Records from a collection
______

Context: an optimization exercise on an open-source flow, tuned for small area. The choices shown serve that exercise and are no tape-out recipe.
At most, simulation tests tie the RTL to the original design; equivalence was not proved.

pine:
Design fft_peak_detect, start of the top module:
module fft_peak_detect
#(
  parameter int DATA_W = fft_peak_detect_pkg::FPD_DATA_W,
  parameter int FFT_N  = 1024,
  parameter int IDX_W  = fft_peak_detect_pkg::FPD_IDX_W
) (
  input  logic                sys_clk,
  input  logic                sys_rst,
  input  logic [DATA_W-1:0]   s_re,
  input  logic [DATA_W-1:0]   s_im,
  input  logic                s_valid,
  input  logic                s_last,
  output logic                s_ready,
  output logic [IDX_W-1:0]    peak_idx,
  output logic [2*DATA_W-1:0] peak_pow,
  output logic                peak_valid,
  output logic                frame_err,
  output logic                busy
);
export LEC_CHECK = 0
export CAP_MARGIN = 0
export CORE_MARGIN = 2
export CORE_UTILIZATION = 80
export CTS_BUF_LIST = sky130_fd_sc_hd__clkbuf_8
export GPL_TIMING_DRIVEN = 0
export SLEW_MARGIN = 0
create_clock -name core_clock -period 10.0 [get_ports {sys_clk}]
standard.sh (not shown) runs the stock make flow with config.mk's settings and CLKGATE_MAP_FILE= SYNTH_SCRIPT=/design/flow/synth_recipe.tcl, a recipe that flattens the netlist after the stock synthesis.
==> flow/flow/run.sh <==
#!/bin/bash
# Standard synthesis, then a netlist clean-up (flow/faflip.py: full adders
# flipped to cancel inverters, single-load inverters folded into their
# driver), then the standard layout from floorplan on, with plain buf_1
# port buffers.
set -euo pipefail
RES=orfs/results/sky130hd/fft_peak_detect/base
bash standard.sh synth > synth.log 2>&1
cp $RES/1_2_yosys.v yosys_std.v
python3 flow/faflip.py yosys_std.v $RES/1_2_yosys.v > faflip.log 2>&1
rm -f $RES/1_synth.odb
export PRE_GLOBAL_PLACE_TCL="$PWD/flow/ports.tcl"
export CTS_ARGS="-sink_clustering_enable -repair_clock_nets -buf_list sky130_fd_sc_hd__clkbuf_8 -dont_use_dummy_load"
bash standard.sh > layout.log 2>&1
==> flow/flow/ports.tcl <==
# Port buffers: inputs get sky130_fd_sc_hd__buf_4 (they fan out to many gates),
# outputs the smallest plain buffer.
rename buffer_ports my_orig_buffer_ports
proc buffer_ports {args} {
  my_orig_buffer_ports -inputs -buffer_cell sky130_fd_sc_hd__buf_4
  my_orig_buffer_ports -outputs -buffer_cell sky130_fd_sc_hd__buf_1
}
Other scripts of this flow, unchanged in this note and not shown: flow/flow/faflip.py
Edits applied to the flow inputs when going from pine to oak:
# pine
export LEC_CHECK = 0
export CAP_MARGIN = 0
export CORE_MARGIN = 2
export CORE_UTILIZATION = 80
export CTS_BUF_LIST = sky130_fd_sc_hd__clkbuf_8
export GPL_TIMING_DRIVEN = 0
export SLEW_MARGIN = 0
create_clock -name core_clock -period 10.0 [get_ports {sys_clk}]
# oak
export LEC_CHECK = 0
export CAP_MARGIN = 0
export CORE_MARGIN = 2
export CORE_UTILIZATION = 88
export CTS_BUF_LIST = sky130_fd_sc_hd__clkbuf_8
export SLEW_MARGIN = 0
create_clock -name core_clock -period 10.0 [get_ports {sys_clk}]
==> flow/flow/ports.tcl <==
# Port buffers: inputs get sky130_fd_sc_hd__buf_2 (they fan out to many gates),
# outputs the smallest plain buffer.
rename buffer_ports my_orig_buffer_ports
proc buffer_ports {args} {
  my_orig_buffer_ports -inputs -buffer_cell sky130_fd_sc_hd__buf_2
  my_orig_buffer_ports -outputs -buffer_cell sky130_fd_sc_hd__buf_1
}
[summary]
Flow for oak halted at global routing (5_1_grt), error code GRT-0116. As far as boundary pin count goes, pine and oak are indistinguishable; the numbers are identical. Number of resized instances in the post-cts repair step: oak vs pine up 5. Per the comparison of oak with pine, number of port buffers now sits at about the same level; effective utilization at floorplan now sits higher; buffer count from post-CTS setup fixing now sits lower. Comparing oak with pine, the post-synthesis instance area came out essentially unchanged. Across both runs, estimated wirelength of the detail-placed design was higher for oak than for pine. Summary of the comparison: final RePlAce weighted congestion is higher in oak, relative to pine. Comparing oak and pine, the higher pre-CTS setup slack is on pine.

---

== before ==
fft_peak_detect again, from the RTL that the note above started with.
## fft_peak_detect
module fft_peak_detect
#(
  parameter int DATA_W = fft_peak_detect_pkg::FPD_DATA_W,
  parameter int FFT_N  = 1024,
  parameter int IDX_W  = fft_peak_detect_pkg::FPD_IDX_W
) (
  input  logic                sys_clk,
  input  logic                sys_rst,
  input  logic [DATA_W-1:0]   s_re,
  input  logic [DATA_W-1:0]   s_im,
  input  logic                s_valid,
  input  logic                s_last,
  output logic                s_ready,
  output logic [IDX_W-1:0]    peak_idx,
  output logic [2*DATA_W-1:0] peak_pow,
  output logic                peak_valid,
  output logic                frame_err,
  output logic                busy
);
clock: 10.0 ns
lec_check: 0
cap_margin: 0
core_margin: 2
core_utilization: 80
cts_buf_list: sky130_fd_sc_hd__clkbuf_8
slew_margin: 0
==> flow/flow/run.sh <==
#!/bin/bash
# Standard synthesis, then a netlist clean-up (flow/faflip.py: full adders
# flipped to cancel inverters, single-load inverters folded into their
# driver), then the standard layout from floorplan on, with plain buf_1
# port buffers.
set -euo pipefail
RES=orfs/results/sky130hd/fft_peak_detect/base
bash standard.sh synth > synth.log 2>&1
cp $RES/1_2_yosys.v yosys_std.v
python3 flow/faflip.py yosys_std.v $RES/1_2_yosys.v > faflip.log 2>&1
rm -f $RES/1_synth.odb
export PRE_GLOBAL_PLACE_TCL="$PWD/flow/ports.tcl"
bash standard.sh > layout.log 2>&1
Other scripts of this flow, unchanged in this note and not shown: flow/flow/faflip.py, flow/flow/ports.tcl
before finished every step from synthesis to the final layout, and the layout passed the timing, DRC and antenna checks.
[inputs] after vs before
- a change of CORE_UTILIZATION from 80 to 65
-- flow/flow/run.sh --
<<< before, line 13
>>> after, line 13
export CTS_ARGS="-sink_clustering_enable -repair_clock_nets -buf_list sky130_fd_sc_hd__clkbuf_8 -dont_use_dummy_load"
==> comparison <==
Of before and after, the higher count of clock-buffer cells in the layout belongs to before.
after: number of antenna violations at the first check in global routing is 1 lower than what before reported.
The layout cell share with drive strength beyond 1 in after was higher than what before gave.
On after: first-pass detailed-route iteration total is 2 lower than what before gave.
Row worst hold slack: after lower / before higher
after ends up with lower met2 track utilization from global routing than before does.
after: clock-pin transition on the worst setup and hold timing paths is 20 ps lower than what before reported.
Of before and after, the higher core utilization belongs to before.
For the first-iteration DRC count, after came in 50% lower than before did.

---

Another version of the RTL of fft_peak_detect (not shown whole).
For scale: ~960 cells after synthesis, roughly 11000 um2 of cells after synthesis.
==> flow/config.mk <==
export PLATFORM = sky130hd
export DESIGN_NAME = fft_peak_detect
export DESIGN_NICKNAME = fft_peak_detect
export VERILOG_FILES = /design/flow/design.v
export SDC_FILE = /design/flow/constraint.sdc
export NUM_CORES = 4
export LEC_CHECK = 0
export CAP_MARGIN = 0
export CORE_MARGIN = 2
export CORE_UTILIZATION = 84
export CTS_BUF_LIST = sky130_fd_sc_hd__clkbuf_8
export GPL_TIMING_DRIVEN = 0
export SLEW_MARGIN = 0
==> flow/constraint.sdc <==
create_clock -name core_clock -period 10.0 [get_ports {sys_clk}]
set_input_delay 2.0000 -clock core_clock [delete_from_list [all_inputs] [get_ports {sys_clk}]]
set_output_delay 2.0000 -clock core_clock [all_outputs]
set_load 0.01 [all_outputs]
==> flow/flow/run.sh <==
#!/bin/bash
set -euo pipefail
RES=orfs/results/sky130hd/fft_peak_detect/base
bash standard.sh synth > synth.log 2>&1
cp $RES/1_2_yosys.v yosys_std.v
python3 flow/faflip.py yosys_std.v $RES/1_2_yosys.v > faflip.log 2>&1
rm -f $RES/1_synth.odb
export PRE_GLOBAL_PLACE_TCL="$PWD/flow/ports.tcl"
export CTS_ARGS="-sink_clustering_enable -repair_clock_nets -buf_list sky130_fd_sc_hd__clkbuf_8 -dont_use_dummy_load"
bash standard.sh > layout.log 2>&1
Other scripts of this flow, unchanged in this note and not shown: flow/flow/faflip.py, flow/flow/ports.tcl
Edit:
- PLACE_DENSITY: unset -> 0.9
Clock-buffer cell count stays the same.
Cell count is unchanged.
Worst setup slack does not change.
Wire length does not change.
Non-clock buffer count is unchanged.
Core utilization stays the same.
Register-to-register slack stays flat.
Global-route usage is unchanged.

---

## sierra
Another version of the RTL of fft_peak_detect (not shown whole).
Size in the first run: about 82 I/O pins.
clock: 10.0 ns
lec_check: 0
cap_margin: 0
core_margin: 2
core_utilization: 65
cts_buf_list: sky130_fd_sc_hd__clkbuf_8
cts_cluster_size: 10
gpl_timing_driven: 0
slew_margin: 0
==> flow/flow/run.sh <==
#!/bin/bash
# Standard synthesis, then a netlist clean-up (flow/faflip.py: full adders
# flipped to cancel inverters, single-load inverters folded into their
# driver), then the standard layout from floorplan on, with plain buf_1
# port buffers.
set -euo pipefail
RES=orfs/results/sky130hd/fft_peak_detect/base
bash standard.sh synth > synth.log 2>&1
cp $RES/1_2_yosys.v yosys_std.v
python3 flow/faflip.py yosys_std.v $RES/1_2_yosys.v > faflip.log 2>&1
rm -f $RES/1_synth.odb
export PRE_GLOBAL_PLACE_TCL="$PWD/flow/ports.tcl"
bash standard.sh > layout.log 2>&1
Other scripts of this flow, unchanged in this note and not shown: flow/flow/faflip.py, flow/flow/ports.tcl
Input changes introduced in fjord (baseline for comparison: sierra):
- clearing GPL_TIMING_DRIVEN, which used to be 0
- clearing CTS_CLUSTER_SIZE, which used to be 10
--- outcome ---
Placeable core area delta (fjord -> sierra): insignificant. The final cell area excluding filler cells on sierra is in line with that on fjord. Cmp fjord and sierra / critical path buffer and inverter count / higher: sierra. Compared with sierra, in fjord via count about even; non-clock buffer count rose about 24%; routed wire length rose 240 um; maximum clock rate rose 2.5%. fjord vs sierra on final worst slack: fjord is the higher one.
The inputs of raven differ from those of fjord as listed below.
- GPL_TIMING_DRIVEN: unset -> 0
Findings:
Diff fjord..raven | quantity of I/O buffers inserted on ports | unchanged
Of fjord and raven, raven shows the lower maximum frequency from static timing analysis, with fjord above it.
| sequential share of layout area | raven vs fjord | ≈ equal |
Post-layout instance area across fjord and raven: no real change.
raven: count of clock buffers in the final design higher than fjord
No functional check of the RTL was part of any run of this note.

-- port drivers added, routing unchanged --
The flow's constraints put no driver on any port. The routed layouts listed below were extracted and timed again, unchanged, in two steps. Step 1 (the two cells are an assumption about what drives the block):
set clk [get_ports {sys_clk}]
set_driving_cell -lib_cell sky130_fd_sc_hd__clkbuf_16 $clk
set_driving_cell -lib_cell sky130_fd_sc_hd__buf_2 [delete_from_list [all_inputs] $clk]
Step 2 times the ports against the registers' clock, not the clock port: input delays grow and output delays shrink by t, the midpoint of the rising clock arrivals with the driver on. Slacks: no drivers / after step 1 / after step 2; pairs: no drivers / after step 1.
run	t (ns)	setup WS [ns]	hold slack, ns	cell pins on the clock port's net
pine	0.392	0.342 / 0.346 / -0.046	0.469 / 0.469 / 0.469	1
before	0.416	0.273 / 0.291 / -0.125	0.488 / 0.488 / 0.488	1
after	0.374	0.376 / 0.387 / 0.012	0.479 / 0.479 / 0.479	1
the first run of note 3	0.384	0.453 / 0.461 / 0.077	0.481 / 0.481 / 0.481	1
the second run of note 3	0.384	0.453 / 0.461 / 0.077	0.481 / 0.481 / 0.481	1
sierra	0.396	0.239 / 0.243 / -0.153	0.482 / 0.482 / 0.482	1
fjord	0.401	0.481 / 0.492 / 0.091	0.481 / 0.481 / 0.481	1
raven	0.396	0.239 / 0.243 / -0.153	0.482 / 0.482 / 0.482	1
Met with ideal ports but missed after step 2: setup timing in pine, before, sierra and raven. For before, which loses most, drivers alone change the setup slack by +0.018 ns; drivers and shift together by -0.398 ns.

______

◆ **Assignment**: Every line of the entries above that includes "share" should be copied.

◆ **Answer box**:
The layout cell share with drive strength beyond 1 in after was higher than what before gave.
| sequential share of layout area | raven vs fjord | ≈ equal |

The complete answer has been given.